*Exercise objective*:
Print the line containing "synth_top_cell_area_share 0.524 \" and every line after it exactly as written, through the end of the records.

*Listed records*:
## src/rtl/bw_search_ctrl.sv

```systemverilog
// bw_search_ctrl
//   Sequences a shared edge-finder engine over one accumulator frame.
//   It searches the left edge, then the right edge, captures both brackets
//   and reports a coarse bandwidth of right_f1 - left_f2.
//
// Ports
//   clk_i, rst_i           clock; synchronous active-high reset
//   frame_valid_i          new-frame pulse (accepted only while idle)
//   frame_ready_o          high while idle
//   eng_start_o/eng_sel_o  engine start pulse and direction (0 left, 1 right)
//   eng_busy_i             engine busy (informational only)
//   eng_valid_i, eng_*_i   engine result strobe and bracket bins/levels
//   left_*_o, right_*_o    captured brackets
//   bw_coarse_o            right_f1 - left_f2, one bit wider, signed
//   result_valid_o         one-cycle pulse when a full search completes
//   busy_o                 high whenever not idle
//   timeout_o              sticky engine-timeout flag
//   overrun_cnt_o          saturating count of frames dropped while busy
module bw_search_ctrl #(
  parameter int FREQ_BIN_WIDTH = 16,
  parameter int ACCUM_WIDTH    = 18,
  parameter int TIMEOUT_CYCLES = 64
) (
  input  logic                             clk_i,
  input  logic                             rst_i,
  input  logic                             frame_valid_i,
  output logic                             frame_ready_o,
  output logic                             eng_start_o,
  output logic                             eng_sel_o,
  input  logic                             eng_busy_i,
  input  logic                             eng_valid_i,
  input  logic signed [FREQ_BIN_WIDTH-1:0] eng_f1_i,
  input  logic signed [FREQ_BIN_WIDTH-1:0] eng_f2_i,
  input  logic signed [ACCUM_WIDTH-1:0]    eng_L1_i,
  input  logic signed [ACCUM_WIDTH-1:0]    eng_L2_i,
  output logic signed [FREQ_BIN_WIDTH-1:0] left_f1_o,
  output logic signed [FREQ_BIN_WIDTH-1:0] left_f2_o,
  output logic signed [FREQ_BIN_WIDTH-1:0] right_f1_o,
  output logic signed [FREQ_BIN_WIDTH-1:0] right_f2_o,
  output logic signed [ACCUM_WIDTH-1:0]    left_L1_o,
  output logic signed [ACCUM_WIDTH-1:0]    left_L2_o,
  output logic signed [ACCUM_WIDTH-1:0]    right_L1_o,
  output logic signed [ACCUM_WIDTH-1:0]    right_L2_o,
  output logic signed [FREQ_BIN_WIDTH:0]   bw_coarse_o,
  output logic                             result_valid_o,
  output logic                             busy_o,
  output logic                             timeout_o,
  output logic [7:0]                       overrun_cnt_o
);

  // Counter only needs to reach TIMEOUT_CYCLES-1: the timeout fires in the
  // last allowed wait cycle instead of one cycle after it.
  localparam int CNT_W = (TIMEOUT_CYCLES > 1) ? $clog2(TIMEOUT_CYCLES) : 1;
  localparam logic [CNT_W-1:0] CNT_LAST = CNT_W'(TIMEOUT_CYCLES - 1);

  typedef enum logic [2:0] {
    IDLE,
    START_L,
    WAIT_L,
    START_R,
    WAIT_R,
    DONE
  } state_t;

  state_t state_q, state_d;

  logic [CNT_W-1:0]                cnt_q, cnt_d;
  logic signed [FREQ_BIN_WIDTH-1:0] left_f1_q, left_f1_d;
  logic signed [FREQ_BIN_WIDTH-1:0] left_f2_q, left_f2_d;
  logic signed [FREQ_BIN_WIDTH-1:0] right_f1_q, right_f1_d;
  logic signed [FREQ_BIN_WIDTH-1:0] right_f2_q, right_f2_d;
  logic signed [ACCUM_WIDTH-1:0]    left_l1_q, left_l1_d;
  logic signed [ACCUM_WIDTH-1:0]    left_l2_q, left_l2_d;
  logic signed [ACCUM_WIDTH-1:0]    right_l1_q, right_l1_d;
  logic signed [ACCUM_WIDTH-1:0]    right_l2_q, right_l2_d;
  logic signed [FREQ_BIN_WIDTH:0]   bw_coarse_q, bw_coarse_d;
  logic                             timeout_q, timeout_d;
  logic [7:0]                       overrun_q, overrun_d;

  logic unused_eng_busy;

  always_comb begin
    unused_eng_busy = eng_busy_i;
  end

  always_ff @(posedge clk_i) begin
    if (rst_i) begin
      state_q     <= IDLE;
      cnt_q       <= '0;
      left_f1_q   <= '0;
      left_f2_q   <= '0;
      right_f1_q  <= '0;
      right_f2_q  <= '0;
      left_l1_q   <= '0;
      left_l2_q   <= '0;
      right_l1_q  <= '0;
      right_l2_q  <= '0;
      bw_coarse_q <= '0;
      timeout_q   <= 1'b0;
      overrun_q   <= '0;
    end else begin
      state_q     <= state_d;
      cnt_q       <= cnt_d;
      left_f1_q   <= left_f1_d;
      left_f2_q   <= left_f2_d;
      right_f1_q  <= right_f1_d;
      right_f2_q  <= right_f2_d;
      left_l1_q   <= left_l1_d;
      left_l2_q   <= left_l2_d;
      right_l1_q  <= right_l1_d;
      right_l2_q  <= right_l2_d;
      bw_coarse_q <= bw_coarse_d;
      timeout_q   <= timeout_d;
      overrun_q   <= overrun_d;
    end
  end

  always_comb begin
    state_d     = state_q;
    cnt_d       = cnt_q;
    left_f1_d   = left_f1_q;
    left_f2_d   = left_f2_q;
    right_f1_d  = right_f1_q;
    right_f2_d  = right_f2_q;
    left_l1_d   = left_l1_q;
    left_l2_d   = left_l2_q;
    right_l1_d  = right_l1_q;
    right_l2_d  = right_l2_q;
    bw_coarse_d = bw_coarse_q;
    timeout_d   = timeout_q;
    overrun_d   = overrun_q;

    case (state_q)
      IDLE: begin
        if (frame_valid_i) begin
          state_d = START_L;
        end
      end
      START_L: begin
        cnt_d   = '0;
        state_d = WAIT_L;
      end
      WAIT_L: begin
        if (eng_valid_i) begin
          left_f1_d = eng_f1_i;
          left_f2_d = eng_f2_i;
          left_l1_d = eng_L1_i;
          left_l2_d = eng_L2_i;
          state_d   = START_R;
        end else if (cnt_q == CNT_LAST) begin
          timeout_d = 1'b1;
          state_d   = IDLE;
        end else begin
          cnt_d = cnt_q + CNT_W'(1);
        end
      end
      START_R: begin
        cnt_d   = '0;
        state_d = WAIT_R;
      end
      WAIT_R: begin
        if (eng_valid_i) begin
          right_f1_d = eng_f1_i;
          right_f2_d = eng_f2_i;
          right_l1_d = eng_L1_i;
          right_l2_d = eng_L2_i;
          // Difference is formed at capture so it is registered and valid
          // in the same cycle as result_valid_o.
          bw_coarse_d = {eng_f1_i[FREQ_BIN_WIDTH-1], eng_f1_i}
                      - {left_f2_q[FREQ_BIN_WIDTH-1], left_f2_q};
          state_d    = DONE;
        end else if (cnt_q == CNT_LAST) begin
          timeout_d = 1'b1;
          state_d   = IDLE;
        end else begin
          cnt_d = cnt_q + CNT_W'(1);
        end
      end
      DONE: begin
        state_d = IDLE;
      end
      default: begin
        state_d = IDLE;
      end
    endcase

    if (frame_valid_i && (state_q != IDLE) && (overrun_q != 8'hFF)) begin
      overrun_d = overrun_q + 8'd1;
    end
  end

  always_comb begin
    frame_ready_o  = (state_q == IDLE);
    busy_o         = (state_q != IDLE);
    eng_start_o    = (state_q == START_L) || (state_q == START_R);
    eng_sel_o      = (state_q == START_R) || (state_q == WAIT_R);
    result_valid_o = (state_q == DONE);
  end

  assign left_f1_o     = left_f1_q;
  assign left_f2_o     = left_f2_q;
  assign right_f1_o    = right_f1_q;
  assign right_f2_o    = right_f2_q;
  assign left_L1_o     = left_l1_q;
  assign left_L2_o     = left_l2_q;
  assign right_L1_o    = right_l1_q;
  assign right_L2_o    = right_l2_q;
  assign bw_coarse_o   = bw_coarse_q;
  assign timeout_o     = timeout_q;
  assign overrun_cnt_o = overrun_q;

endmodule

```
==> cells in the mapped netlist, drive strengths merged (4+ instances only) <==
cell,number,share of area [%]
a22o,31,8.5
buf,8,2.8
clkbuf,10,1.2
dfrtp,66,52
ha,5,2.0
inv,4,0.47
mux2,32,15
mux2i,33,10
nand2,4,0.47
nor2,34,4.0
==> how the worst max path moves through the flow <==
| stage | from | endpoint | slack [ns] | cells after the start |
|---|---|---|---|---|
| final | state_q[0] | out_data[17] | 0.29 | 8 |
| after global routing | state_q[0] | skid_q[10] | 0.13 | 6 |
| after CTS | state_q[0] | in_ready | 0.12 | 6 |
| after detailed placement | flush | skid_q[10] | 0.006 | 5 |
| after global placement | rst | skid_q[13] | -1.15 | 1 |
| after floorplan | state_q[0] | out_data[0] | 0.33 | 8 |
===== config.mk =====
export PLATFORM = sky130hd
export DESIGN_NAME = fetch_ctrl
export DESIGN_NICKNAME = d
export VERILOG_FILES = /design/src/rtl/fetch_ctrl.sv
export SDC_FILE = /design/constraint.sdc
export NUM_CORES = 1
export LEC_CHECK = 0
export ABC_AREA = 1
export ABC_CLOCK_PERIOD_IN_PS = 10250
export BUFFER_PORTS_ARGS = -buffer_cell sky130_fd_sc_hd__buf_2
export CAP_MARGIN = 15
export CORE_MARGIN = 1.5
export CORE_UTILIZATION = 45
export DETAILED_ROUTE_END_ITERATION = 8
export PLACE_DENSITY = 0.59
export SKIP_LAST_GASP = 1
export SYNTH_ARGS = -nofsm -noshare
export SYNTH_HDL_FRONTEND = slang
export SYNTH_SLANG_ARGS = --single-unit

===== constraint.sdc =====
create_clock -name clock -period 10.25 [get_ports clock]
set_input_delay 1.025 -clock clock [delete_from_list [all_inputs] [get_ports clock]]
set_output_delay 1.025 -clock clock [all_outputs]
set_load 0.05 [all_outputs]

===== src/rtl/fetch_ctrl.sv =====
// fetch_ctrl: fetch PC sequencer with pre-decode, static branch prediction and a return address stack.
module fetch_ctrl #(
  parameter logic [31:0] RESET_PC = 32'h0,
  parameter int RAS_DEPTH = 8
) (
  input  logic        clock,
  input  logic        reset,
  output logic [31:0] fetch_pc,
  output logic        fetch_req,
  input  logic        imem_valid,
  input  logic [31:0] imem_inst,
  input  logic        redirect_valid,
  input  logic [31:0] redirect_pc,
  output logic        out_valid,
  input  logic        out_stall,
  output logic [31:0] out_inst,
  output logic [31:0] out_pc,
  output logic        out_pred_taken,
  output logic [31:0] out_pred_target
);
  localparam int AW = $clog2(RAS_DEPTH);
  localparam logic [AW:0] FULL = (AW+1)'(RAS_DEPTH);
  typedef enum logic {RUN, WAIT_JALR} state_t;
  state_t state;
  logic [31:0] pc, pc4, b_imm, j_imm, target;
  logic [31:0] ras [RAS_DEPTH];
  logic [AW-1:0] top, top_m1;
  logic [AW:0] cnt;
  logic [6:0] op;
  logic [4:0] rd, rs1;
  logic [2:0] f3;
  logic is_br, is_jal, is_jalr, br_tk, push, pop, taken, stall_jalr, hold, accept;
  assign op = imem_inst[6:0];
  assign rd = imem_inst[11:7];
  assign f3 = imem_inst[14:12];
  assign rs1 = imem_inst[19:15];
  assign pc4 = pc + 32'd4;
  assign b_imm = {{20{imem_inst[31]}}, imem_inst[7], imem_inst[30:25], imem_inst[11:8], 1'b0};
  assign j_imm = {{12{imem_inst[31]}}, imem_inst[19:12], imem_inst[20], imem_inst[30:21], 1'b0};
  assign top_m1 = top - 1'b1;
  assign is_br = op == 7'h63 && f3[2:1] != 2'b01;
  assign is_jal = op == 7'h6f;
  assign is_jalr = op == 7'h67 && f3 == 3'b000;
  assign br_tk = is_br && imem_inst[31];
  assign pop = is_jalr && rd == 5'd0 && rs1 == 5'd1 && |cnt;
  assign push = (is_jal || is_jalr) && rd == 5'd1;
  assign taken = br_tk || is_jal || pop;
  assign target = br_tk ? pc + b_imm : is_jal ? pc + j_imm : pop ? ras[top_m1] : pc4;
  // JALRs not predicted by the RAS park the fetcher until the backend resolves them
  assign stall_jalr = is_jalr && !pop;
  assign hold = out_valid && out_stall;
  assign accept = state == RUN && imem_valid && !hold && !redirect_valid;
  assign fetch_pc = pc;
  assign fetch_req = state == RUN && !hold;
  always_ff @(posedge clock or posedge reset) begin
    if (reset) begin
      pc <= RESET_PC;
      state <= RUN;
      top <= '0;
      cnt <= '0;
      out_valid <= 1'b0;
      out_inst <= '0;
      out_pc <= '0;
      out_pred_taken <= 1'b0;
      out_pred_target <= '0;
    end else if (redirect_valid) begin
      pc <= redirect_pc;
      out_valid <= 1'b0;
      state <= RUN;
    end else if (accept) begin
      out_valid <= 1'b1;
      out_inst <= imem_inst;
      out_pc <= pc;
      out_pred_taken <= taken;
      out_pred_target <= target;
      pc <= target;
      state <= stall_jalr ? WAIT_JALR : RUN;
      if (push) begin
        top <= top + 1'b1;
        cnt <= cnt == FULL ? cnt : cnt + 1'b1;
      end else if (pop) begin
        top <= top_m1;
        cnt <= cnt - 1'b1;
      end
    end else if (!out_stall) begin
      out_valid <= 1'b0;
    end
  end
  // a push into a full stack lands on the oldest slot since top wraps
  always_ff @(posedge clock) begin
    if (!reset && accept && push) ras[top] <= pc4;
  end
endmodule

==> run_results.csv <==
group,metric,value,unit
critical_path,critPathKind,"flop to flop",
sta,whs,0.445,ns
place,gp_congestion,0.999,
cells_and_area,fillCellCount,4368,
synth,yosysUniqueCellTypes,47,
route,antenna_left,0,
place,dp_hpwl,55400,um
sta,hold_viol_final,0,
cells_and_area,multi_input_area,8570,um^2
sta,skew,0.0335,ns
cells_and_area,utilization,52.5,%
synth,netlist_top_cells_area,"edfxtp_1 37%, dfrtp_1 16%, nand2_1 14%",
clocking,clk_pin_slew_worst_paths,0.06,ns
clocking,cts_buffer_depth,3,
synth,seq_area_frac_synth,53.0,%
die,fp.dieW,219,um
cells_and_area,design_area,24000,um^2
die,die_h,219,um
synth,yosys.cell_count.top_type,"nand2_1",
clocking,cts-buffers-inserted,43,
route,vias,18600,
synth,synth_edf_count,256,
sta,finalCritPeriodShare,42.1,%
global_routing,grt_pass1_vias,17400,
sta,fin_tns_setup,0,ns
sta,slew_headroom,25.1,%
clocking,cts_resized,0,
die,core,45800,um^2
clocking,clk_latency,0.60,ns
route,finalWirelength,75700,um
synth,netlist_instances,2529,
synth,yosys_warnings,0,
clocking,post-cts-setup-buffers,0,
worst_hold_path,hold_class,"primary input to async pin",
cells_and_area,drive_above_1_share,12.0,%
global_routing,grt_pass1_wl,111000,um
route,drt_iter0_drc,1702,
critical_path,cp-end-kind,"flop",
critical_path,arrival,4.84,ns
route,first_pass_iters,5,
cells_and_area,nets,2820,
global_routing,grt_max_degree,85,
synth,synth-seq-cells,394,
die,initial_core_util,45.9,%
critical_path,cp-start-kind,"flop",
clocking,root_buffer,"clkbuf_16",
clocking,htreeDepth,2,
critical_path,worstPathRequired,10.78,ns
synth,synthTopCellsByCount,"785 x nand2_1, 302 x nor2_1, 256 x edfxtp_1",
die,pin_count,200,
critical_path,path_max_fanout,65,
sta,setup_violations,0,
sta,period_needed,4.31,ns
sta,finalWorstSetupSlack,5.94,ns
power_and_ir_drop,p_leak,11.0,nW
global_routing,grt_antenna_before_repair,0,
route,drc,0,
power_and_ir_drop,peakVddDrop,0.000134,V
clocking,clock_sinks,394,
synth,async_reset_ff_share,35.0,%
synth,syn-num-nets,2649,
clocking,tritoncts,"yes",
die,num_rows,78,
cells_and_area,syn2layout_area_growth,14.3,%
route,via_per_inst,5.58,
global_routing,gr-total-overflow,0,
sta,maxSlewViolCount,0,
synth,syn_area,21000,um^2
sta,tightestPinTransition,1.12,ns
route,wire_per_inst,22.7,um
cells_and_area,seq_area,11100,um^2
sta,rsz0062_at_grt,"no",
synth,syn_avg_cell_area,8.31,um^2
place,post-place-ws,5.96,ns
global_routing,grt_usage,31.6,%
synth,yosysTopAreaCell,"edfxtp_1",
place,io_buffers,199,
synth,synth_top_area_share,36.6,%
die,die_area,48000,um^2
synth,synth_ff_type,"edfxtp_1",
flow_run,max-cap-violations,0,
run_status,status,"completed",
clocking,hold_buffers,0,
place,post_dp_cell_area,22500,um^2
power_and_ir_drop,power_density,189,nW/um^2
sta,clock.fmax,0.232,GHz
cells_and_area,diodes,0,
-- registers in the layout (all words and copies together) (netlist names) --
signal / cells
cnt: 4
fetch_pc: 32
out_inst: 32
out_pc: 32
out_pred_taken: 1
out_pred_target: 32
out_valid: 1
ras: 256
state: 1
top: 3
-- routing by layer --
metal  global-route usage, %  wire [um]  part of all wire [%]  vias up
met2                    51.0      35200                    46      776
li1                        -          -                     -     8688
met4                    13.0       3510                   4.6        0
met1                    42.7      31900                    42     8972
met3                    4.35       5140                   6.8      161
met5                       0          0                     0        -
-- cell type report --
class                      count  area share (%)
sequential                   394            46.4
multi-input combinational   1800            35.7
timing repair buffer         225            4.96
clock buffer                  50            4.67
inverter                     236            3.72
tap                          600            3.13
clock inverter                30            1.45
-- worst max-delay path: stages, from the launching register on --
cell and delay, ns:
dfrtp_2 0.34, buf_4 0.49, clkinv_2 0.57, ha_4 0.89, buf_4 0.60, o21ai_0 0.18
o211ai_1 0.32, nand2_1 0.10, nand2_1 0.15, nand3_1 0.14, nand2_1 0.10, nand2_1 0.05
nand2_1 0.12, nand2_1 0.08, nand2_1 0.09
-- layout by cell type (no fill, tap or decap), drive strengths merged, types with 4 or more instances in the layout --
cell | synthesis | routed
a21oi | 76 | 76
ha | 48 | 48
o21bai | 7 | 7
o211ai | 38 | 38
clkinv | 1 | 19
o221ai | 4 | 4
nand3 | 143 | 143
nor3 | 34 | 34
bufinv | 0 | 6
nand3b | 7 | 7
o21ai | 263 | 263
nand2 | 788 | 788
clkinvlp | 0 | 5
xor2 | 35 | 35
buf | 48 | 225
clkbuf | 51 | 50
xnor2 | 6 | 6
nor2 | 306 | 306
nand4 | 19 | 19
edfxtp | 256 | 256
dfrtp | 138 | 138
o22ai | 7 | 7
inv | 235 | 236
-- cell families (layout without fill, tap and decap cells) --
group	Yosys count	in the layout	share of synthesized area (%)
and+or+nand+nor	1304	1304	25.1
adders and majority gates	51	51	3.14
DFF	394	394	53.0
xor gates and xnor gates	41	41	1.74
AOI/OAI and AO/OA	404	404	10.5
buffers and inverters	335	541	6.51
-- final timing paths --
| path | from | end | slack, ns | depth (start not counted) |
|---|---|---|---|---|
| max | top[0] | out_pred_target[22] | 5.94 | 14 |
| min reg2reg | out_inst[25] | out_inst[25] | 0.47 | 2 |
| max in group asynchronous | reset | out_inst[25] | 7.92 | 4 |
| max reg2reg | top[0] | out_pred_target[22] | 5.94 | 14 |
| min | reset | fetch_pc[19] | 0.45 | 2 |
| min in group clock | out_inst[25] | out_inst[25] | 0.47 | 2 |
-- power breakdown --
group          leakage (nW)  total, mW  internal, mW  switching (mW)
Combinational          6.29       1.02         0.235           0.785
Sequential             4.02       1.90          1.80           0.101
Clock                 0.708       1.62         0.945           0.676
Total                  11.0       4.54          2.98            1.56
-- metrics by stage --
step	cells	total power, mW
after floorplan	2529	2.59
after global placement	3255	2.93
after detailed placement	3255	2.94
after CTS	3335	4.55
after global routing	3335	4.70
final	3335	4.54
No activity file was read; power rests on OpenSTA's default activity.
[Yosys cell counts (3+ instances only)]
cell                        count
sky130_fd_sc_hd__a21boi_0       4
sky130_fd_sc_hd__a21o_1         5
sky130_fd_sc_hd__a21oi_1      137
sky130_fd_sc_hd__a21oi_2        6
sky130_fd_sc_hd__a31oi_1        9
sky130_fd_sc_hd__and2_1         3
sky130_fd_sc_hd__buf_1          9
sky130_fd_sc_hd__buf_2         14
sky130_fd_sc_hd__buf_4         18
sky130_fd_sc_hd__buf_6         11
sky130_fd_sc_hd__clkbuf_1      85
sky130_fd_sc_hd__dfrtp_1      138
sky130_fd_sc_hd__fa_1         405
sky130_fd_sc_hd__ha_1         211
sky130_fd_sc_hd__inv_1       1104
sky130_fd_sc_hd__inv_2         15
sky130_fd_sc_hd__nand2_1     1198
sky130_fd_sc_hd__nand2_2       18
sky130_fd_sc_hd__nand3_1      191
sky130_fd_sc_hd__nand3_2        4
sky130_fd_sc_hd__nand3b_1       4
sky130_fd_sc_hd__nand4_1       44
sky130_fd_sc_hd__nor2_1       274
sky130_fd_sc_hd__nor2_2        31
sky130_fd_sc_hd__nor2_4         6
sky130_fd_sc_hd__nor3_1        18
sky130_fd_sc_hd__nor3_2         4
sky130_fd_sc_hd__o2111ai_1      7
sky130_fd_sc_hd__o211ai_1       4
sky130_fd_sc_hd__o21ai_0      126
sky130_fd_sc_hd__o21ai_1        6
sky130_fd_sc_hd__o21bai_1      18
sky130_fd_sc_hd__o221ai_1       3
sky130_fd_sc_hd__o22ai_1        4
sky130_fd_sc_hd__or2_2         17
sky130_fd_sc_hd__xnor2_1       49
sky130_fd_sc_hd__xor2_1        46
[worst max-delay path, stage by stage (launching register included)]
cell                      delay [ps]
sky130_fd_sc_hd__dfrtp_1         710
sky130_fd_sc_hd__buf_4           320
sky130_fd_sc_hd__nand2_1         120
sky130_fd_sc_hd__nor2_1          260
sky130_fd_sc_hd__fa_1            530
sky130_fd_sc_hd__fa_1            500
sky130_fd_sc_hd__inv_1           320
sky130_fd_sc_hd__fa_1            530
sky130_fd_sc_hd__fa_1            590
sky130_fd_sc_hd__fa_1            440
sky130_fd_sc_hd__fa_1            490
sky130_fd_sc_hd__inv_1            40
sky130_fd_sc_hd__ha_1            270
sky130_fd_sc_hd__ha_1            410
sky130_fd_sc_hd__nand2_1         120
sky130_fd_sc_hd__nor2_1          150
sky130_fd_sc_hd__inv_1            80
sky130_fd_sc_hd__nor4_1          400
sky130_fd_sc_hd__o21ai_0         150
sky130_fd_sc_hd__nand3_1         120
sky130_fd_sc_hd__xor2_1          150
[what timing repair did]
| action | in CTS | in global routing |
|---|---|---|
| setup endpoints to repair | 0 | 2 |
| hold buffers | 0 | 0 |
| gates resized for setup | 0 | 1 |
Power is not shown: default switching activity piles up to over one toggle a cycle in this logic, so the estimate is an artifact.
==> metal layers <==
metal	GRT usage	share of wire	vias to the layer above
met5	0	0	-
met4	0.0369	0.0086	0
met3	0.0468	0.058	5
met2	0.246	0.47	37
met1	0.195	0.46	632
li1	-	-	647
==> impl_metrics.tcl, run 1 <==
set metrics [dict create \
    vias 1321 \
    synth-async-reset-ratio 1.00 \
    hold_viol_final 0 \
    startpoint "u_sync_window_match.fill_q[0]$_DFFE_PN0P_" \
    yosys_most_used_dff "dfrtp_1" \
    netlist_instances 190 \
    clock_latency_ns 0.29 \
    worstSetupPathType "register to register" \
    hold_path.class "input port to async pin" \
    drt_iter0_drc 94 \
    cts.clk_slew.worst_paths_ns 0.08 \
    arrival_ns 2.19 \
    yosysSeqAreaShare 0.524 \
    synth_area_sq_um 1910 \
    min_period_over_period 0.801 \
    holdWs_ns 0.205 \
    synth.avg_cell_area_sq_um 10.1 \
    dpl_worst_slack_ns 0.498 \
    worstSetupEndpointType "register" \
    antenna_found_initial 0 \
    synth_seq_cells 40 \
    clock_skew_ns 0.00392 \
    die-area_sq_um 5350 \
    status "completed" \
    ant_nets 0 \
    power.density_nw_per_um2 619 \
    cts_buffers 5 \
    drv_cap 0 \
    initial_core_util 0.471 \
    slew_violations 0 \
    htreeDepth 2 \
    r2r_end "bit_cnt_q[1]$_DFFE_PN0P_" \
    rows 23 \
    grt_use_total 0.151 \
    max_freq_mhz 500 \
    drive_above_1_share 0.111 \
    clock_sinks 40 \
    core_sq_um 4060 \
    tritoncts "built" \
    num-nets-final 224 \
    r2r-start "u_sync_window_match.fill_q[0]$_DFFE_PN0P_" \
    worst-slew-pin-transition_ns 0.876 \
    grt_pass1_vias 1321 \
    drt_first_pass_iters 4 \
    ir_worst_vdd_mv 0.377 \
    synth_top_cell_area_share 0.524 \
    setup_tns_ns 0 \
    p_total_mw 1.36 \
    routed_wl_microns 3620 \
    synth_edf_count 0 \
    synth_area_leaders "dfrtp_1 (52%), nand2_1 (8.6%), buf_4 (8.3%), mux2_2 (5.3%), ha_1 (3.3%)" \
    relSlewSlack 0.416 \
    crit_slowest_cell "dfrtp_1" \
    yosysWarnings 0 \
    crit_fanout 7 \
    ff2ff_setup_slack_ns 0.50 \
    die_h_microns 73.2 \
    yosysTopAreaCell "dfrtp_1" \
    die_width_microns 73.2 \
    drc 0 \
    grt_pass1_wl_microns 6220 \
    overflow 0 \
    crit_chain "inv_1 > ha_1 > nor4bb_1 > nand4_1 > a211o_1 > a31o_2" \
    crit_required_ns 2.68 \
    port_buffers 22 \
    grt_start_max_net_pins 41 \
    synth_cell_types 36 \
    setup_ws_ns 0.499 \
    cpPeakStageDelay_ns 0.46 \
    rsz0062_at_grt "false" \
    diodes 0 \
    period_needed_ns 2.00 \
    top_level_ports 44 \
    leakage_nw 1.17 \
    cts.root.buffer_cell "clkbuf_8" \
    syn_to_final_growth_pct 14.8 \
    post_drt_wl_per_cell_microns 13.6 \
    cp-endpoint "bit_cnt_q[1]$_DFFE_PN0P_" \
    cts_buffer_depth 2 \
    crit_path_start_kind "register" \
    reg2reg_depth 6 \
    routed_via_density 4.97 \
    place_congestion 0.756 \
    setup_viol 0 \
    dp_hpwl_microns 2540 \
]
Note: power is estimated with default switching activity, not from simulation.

*Result*:
    synth_top_cell_area_share 0.524 \
    setup_tns_ns 0 \
    p_total_mw 1.36 \
    routed_wl_microns 3620 \
    synth_edf_count 0 \
    synth_area_leaders "dfrtp_1 (52%), nand2_1 (8.6%), buf_4 (8.3%), mux2_2 (5.3%), ha_1 (3.3%)" \
    relSlewSlack 0.416 \
    crit_slowest_cell "dfrtp_1" \
    yosysWarnings 0 \
    crit_fanout 7 \
    ff2ff_setup_slack_ns 0.50 \
    die_h_microns 73.2 \
    yosysTopAreaCell "dfrtp_1" \
    die_width_microns 73.2 \
    drc 0 \
    grt_pass1_wl_microns 6220 \
    overflow 0 \
    crit_chain "inv_1 > ha_1 > nor4bb_1 > nand4_1 > a211o_1 > a31o_2" \
    crit_required_ns 2.68 \
    port_buffers 22 \
    grt_start_max_net_pins 41 \
    synth_cell_types 36 \
    setup_ws_ns 0.499 \
    cpPeakStageDelay_ns 0.46 \
    rsz0062_at_grt "false" \
    diodes 0 \
    period_needed_ns 2.00 \
    top_level_ports 44 \
    leakage_nw 1.17 \
    cts.root.buffer_cell "clkbuf_8" \
    syn_to_final_growth_pct 14.8 \
    post_drt_wl_per_cell_microns 13.6 \
    cp-endpoint "bit_cnt_q[1]$_DFFE_PN0P_" \
    cts_buffer_depth 2 \
    crit_path_start_kind "register" \
    reg2reg_depth 6 \
    routed_via_density 4.97 \
    place_congestion 0.756 \
    setup_viol 0 \
    dp_hpwl_microns 2540 \
]
Note: power is estimated with default switching activity, not from simulation.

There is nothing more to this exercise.